Finding My Potential

Location and general information

Ongoing
Location England, Liverpool
Start date 03/01/2021
End date 07/31/2022
Cost of the project €62,618
Foundation funding €49,440
Project identifier 20201366
Partners Liverpool School Sports Partnership (LSSP) Foundation
Categories Access to Sport - Employability - Personal development

Context

Liverpool is the fourth most deprived area in England and has unfortunately remained stubbornly so for some time. The unemployment rate for young people is 10.8% and only 51.4% of young people achieve five C grades and above in their secondary education. This is coupled with the fact that young people seem to be shouldering the brunt of the impact of COVID-19 on the job market, with those who struggle academically likely to fall further behind.  Young people in Liverpool need to be given every opportunity to succeed.

Project content

Sport has the power to fully engage young people. Through engagement in this project, they will gain both specific knowledge, skills and qualifications and soft skills such as integrity, responsibility, planning and leadership to help them thrive in adulthood. By achieving a coaching and officiating qualification, followed by valuable work experience in a supportive environment, they will not only develop their confidence but also gain access to employment opportunities in their local community.

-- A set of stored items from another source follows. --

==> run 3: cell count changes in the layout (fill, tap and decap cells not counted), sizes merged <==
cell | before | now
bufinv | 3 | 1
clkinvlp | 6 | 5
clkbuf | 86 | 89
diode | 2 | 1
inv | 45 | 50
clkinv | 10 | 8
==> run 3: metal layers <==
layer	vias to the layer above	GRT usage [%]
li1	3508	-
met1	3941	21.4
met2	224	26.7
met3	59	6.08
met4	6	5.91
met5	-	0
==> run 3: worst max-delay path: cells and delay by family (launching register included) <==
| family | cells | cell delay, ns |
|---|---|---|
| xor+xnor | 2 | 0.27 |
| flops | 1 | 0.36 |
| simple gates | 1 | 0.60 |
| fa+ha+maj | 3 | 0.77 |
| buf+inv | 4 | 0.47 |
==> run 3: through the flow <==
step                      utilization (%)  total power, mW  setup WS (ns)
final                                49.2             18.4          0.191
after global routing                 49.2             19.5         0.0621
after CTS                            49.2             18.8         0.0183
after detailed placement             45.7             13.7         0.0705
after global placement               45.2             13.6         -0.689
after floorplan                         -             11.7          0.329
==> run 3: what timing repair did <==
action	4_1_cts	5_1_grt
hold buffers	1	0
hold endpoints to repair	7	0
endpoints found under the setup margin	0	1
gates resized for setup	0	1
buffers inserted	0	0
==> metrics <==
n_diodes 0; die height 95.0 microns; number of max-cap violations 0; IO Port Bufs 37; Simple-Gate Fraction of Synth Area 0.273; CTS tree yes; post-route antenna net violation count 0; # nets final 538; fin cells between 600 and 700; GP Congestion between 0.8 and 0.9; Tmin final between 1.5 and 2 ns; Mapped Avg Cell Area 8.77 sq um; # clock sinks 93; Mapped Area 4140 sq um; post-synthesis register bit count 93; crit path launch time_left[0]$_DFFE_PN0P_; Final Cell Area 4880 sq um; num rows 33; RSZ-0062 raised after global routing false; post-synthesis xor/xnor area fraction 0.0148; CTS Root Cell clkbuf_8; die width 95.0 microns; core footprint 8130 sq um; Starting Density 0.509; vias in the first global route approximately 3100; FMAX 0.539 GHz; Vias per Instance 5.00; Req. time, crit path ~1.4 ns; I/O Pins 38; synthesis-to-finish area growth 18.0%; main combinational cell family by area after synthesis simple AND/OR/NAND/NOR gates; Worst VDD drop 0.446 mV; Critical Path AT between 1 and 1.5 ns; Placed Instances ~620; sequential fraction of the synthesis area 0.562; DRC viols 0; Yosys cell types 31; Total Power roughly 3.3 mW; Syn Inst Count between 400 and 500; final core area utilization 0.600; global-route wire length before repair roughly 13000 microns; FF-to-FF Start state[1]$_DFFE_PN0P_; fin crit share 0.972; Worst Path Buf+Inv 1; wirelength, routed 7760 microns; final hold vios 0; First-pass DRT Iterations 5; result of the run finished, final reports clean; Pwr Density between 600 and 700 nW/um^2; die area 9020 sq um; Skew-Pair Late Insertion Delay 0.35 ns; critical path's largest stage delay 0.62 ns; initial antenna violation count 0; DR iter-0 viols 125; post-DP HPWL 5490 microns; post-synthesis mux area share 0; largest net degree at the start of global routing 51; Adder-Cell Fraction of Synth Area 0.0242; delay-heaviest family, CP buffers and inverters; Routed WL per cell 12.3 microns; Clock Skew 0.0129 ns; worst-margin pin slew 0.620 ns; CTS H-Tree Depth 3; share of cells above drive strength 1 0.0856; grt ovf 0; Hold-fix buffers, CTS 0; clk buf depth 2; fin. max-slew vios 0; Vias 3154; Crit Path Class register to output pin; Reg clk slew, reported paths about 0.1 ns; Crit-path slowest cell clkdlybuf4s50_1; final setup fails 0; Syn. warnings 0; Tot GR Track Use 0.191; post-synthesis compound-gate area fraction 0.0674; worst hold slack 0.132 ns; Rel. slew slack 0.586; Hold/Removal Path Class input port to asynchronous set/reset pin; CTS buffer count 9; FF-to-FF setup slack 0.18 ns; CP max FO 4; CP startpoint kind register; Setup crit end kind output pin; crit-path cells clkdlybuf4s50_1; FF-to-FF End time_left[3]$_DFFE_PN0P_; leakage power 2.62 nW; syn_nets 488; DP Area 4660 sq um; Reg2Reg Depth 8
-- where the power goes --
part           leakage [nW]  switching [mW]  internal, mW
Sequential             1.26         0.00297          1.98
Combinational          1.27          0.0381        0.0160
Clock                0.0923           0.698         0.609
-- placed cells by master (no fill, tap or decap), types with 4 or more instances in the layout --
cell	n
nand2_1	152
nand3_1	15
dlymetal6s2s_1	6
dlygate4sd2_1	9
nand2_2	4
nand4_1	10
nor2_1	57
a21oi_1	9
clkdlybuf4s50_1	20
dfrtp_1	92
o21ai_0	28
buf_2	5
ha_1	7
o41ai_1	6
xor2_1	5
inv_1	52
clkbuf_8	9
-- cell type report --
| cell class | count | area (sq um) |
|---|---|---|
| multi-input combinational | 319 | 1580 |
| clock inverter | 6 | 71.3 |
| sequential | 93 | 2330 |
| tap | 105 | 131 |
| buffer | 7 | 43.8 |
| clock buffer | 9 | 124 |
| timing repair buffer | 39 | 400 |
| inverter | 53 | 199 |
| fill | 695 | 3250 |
## config.mk

```make
export PLATFORM = sky130hd
export DESIGN_NAME = pipe_stage_reg
export DESIGN_NICKNAME = d
export VERILOG_FILES = /design/src/rtl/pipe_pkg.sv /design/src/rtl/pipe_skid_slot.sv /design/src/rtl/pipe_stage_reg.sv
export SDC_FILE = /design/constraint.sdc
export NUM_CORES = 1
export LEC_CHECK = 0
export CAP_MARGIN = 20
export CORE_AREA = 2 2 137 139
export CTS_CLUSTER_SIZE = 40
export DETAILED_ROUTE_END_ITERATION = 16
export DIE_AREA = 0 0 139 141
export PLACE_DENSITY_LB_ADDON = 0.08
export REMOVE_ABC_BUFFERS = 1
export SYNTH_ARGS = -nofsm -noshare
export SYNTH_HDL_FRONTEND = slang
export SYNTH_SLANG_ARGS = --single-unit
```

## constraint.sdc

```tcl
create_clock -name clk -period 2.1 [get_ports clk]
set_clock_uncertainty 0.1 [all_clocks]
set_input_delay 0.42 -clock clk [delete_from_list [all_inputs] [get_ports clk]]
set_output_delay 0.42 -clock clk [all_outputs]
set_load 0.02 [all_outputs]
```
===== config.mk =====
export PLATFORM = sky130hd
export DESIGN_NAME = uart_tx_arbiter
export DESIGN_NICKNAME = d
export VERILOG_FILES = /design/src/rtl/uart_pkg.sv /design/src/rtl/rr_pick.sv /design/src/rtl/uart_tx_arbiter.sv
export SDC_FILE = /design/constraint.sdc
export NUM_CORES = 1
export LEC_CHECK = 0
export ABC_AREA = 1
export CAP_MARGIN = 20
export CORE_MARGIN = 3
export CORE_UTILIZATION = 40
export DETAILED_ROUTE_END_ITERATION = 10
export PLACE_DENSITY_LB_ADDON = 0.15
export SLEW_MARGIN = 10
export SYNTH_ARGS = -nofsm -noshare
export SYNTH_HDL_FRONTEND = slang
export SYNTH_SLANG_ARGS = --single-unit

===== constraint.sdc =====
create_clock -name i_Clock -period 3.1 [get_ports i_Clock]
set_input_delay 0.62 -clock i_Clock [delete_from_list [all_inputs] [get_ports i_Clock]]
set_output_delay 0.62 -clock i_Clock [all_outputs]
set_load 0.005 [all_outputs]

===== src/rtl/uart_pkg.sv =====
// Shared constants for the UART transmit arbiter slice.
package uart_pkg;

    localparam int unsigned UART_BYTE_W = 8;
    localparam int unsigned GRANT_W     = 3;
    localparam int unsigned MAX_REQ     = 8;
    localparam int unsigned STATE_W     = 3;

    localparam logic [STATE_W-1:0] ST_IDLE        = 3'd0;
    localparam logic [STATE_W-1:0] ST_LAUNCH      = 3'd1;
    localparam logic [STATE_W-1:0] ST_WAIT_ACTIVE = 3'd2;
    localparam logic [STATE_W-1:0] ST_WAIT_DONE   = 3'd3;
    localparam logic [STATE_W-1:0] ST_RELEASE     = 3'd4;

endpackage


===== src/rtl/rr_pick.sv =====
// Combinational round-robin picker: first set request at or after ptr, wrapping.
module rr_pick
    import uart_pkg::*;
#(
    parameter int unsigned NUM_REQ = 4
) (
    input  logic [NUM_REQ-1:0] req,
    input  logic [GRANT_W-1:0] ptr,
    output logic [GRANT_W-1:0] winner,
    output logic               any
);

    logic [MAX_REQ-1:0] req_pad;
    logic [GRANT_W:0]   idx_sum;
    logic [GRANT_W-1:0] idx;
    logic               found;

    assign req_pad = MAX_REQ'(req);
    assign any     = |req;

    // Scan ptr, ptr+1, ... modulo NUM_REQ and keep the first hit.
    always_comb begin
        winner  = '0;
        found   = 1'b0;
        idx_sum = '0;
        idx     = '0;
        for (int unsigned i = 0; i < NUM_REQ; i++) begin
            idx_sum = {1'b0, ptr} + (GRANT_W+1)'(i);
            if (idx_sum >= (GRANT_W+1)'(NUM_REQ)) begin
                idx_sum = idx_sum - (GRANT_W+1)'(NUM_REQ);
            end
            idx = idx_sum[GRANT_W-1:0];
            if (!found && req_pad[idx]) begin
                winner = idx;
                found  = 1'b1;
            end
        end
    end

endmodule


===== src/rtl/uart_tx_arbiter.sv =====
// Round-robin arbiter sharing one UART_TX serializer between NUM_REQ byte producers.
module uart_tx_arbiter
    import uart_pkg::*;
#(
    parameter int unsigned NUM_REQ      = 4,
    parameter int unsigned TIMEOUT_CLKS = 16
) (
    input  logic                           i_Clock,
    input  logic                           i_Rst_n,
    input  logic [NUM_REQ-1:0]             i_Req,
    input  logic [UART_BYTE_W*NUM_REQ-1:0] i_Req_Byte,
    output logic [NUM_REQ-1:0]             o_Ack,
    output logic [NUM_REQ-1:0]             o_Done,
    output logic [GRANT_W-1:0]             o_Grant_Id,
    output logic                           o_Busy,
    output logic                           o_Err,
    output logic                           o_TX_DV,
    output logic [UART_BYTE_W-1:0]         o_TX_Byte,
    input  logic                           i_TX_Active,
    input  logic                           i_TX_Done
);

    localparam int unsigned CNT_W = $clog2(TIMEOUT_CLKS + 1);

    logic [STATE_W-1:0]     state_q, state_d;
    logic [GRANT_W-1:0]     ptr_q, ptr_d;
    logic [CNT_W-1:0]       cnt_q, cnt_d;

    logic [NUM_REQ-1:0]     ack_d, done_d;
    logic [GRANT_W-1:0]     grant_d;
    logic                   busy_d, err_d, dv_d;
    logic [UART_BYTE_W-1:0] byte_d;

    logic [GRANT_W-1:0]     winner_c;
    logic                   any_c;
    logic [GRANT_W-1:0]     next_ptr_c;
    logic [UART_BYTE_W-1:0] req_bytes [MAX_REQ];

    rr_pick #(
        .NUM_REQ (NUM_REQ)
    ) u_rr_pick (
        .req    (i_Req),
        .ptr    (ptr_q),
        .winner (winner_c),
        .any    (any_c)
    );

    // Unpack the byte bus into a fixed-depth table so the winner index selects directly.
    for (genvar g = 0; g < MAX_REQ; g++) begin : g_bytes
        if (g < NUM_REQ) begin : g_used
            assign req_bytes[g] = i_Req_Byte[g*UART_BYTE_W +: UART_BYTE_W];
        end else begin : g_pad
            assign req_bytes[g] = '0;
        end
    end

    assign next_ptr_c = (o_Grant_Id == GRANT_W'(NUM_REQ - 1)) ? '0
                                                              : o_Grant_Id + GRANT_W'(1);

    // Next-state and next-output logic; everything registered below.
    always_comb begin
        state_d = state_q;
        ptr_d   = ptr_q;
        cnt_d   = cnt_q;
        ack_d   = '0;
        done_d  = '0;
        err_d   = 1'b0;
        dv_d    = 1'b0;
        busy_d  = o_Busy;
        grant_d = o_Grant_Id;
        byte_d  = o_TX_Byte;
        case (state_q)
            ST_IDLE: begin
                if (any_c) begin
                    byte_d  = req_bytes[winner_c];
                    grant_d = winner_c;
                    ack_d   = NUM_REQ'(1) << winner_c;
                    busy_d  = 1'b1;
                    state_d = ST_LAUNCH;
                end
            end
            ST_LAUNCH: begin
                dv_d    = 1'b1;
                cnt_d   = '0;
                state_d = ST_WAIT_ACTIVE;
            end
            ST_WAIT_ACTIVE: begin
                if (i_TX_Active) begin
                    state_d = ST_WAIT_DONE;
                end else if (cnt_q == CNT_W'(TIMEOUT_CLKS - 1)) begin
                    // Serializer never started: drop this byte and move on.
                    err_d   = 1'b1;
                    ptr_d   = next_ptr_c;
                    busy_d  = 1'b0;
                    state_d = ST_IDLE;
                end else begin
                    cnt_d = cnt_q + CNT_W'(1);
                end
            end
            ST_WAIT_DONE: begin
                if (i_TX_Done) begin
                    done_d  = NUM_REQ'(1) << o_Grant_Id;
                    ptr_d   = next_ptr_c;
                    state_d = ST_RELEASE;
                end
            end
            ST_RELEASE: begin
                // Absorb the second cycle of i_TX_Done before re-arbitrating.
                if (!i_TX_Done && !i_TX_Active) begin
                    busy_d  = 1'b0;
                    state_d = ST_IDLE;
                end
            end
            default: begin
                busy_d  = 1'b0;
                state_d = ST_IDLE;
            end
        endcase
    end

    // State, pointer, counter and output registers with synchronous reset.
    always_ff @(posedge i_Clock) begin
        if (!i_Rst_n) begin
            state_q    <= ST_IDLE;
            ptr_q      <= '0;
            cnt_q      <= '0;
            o_Ack      <= '0;
            o_Done     <= '0;
            o_Grant_Id <= '0;
            o_Busy     <= 1'b0;
            o_Err      <= 1'b0;
            o_TX_DV    <= 1'b0;
            o_TX_Byte  <= '0;
        end else begin
            state_q    <= state_d;
            ptr_q      <= ptr_d;
            cnt_q      <= cnt_d;
            o_Ack      <= ack_d;
            o_Done     <= done_d;
            o_Grant_Id <= grant_d;
            o_Busy     <= busy_d;
            o_Err      <= err_d;
            o_TX_DV    <= dv_d;
            o_TX_Byte  <= byte_d;
        end
    end

endmodule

The project will provide equality of opportunity regardless of circumstances.

Objectives

  • Increase the confidence and self-efficacy of 160 young people aged 14–21 years and develop their employability and leadership skills by providing training and accredited qualifications to enable them to coach and lead sport and physical activity sessions in the local community.
  • Provide a mentor/LSSP coordinator to support the young people in coordinating, planning and delivering a six-week community sports programme (‘nurture clubs’).
  • Ensure a minimum of 96 nurture clubs are delivered to 500 inactive young people aged 8–12 years to help them become more active and improve their health and wellbeing.

Project activities

  • Team building: This will focus on developing an understanding of different forms of communication; what makes a good team; conflict resolution; and working together.
  • Youth Sport Trust Active in Mind training course: This will be delivered by an athlete mentor and the young people will gain an understanding of the CARE (creativity, aspiration, resilience and empathy) model of leadership.
  • National Governing Body (NGB) qualifications: The young people will select a suitable NGB award to achieve.
  • Nurture clubs: The nurture groups, composed of pupils who are struggling to integrate in school, will receive a minimum of six sessions and be rewarded with a certificate for full attendance.
  • First aid and safeguarding.

Expected results

  • 160 young people trained.
  • 500 nurture club attendees.
  • A minimum of 96 community sessions delivered.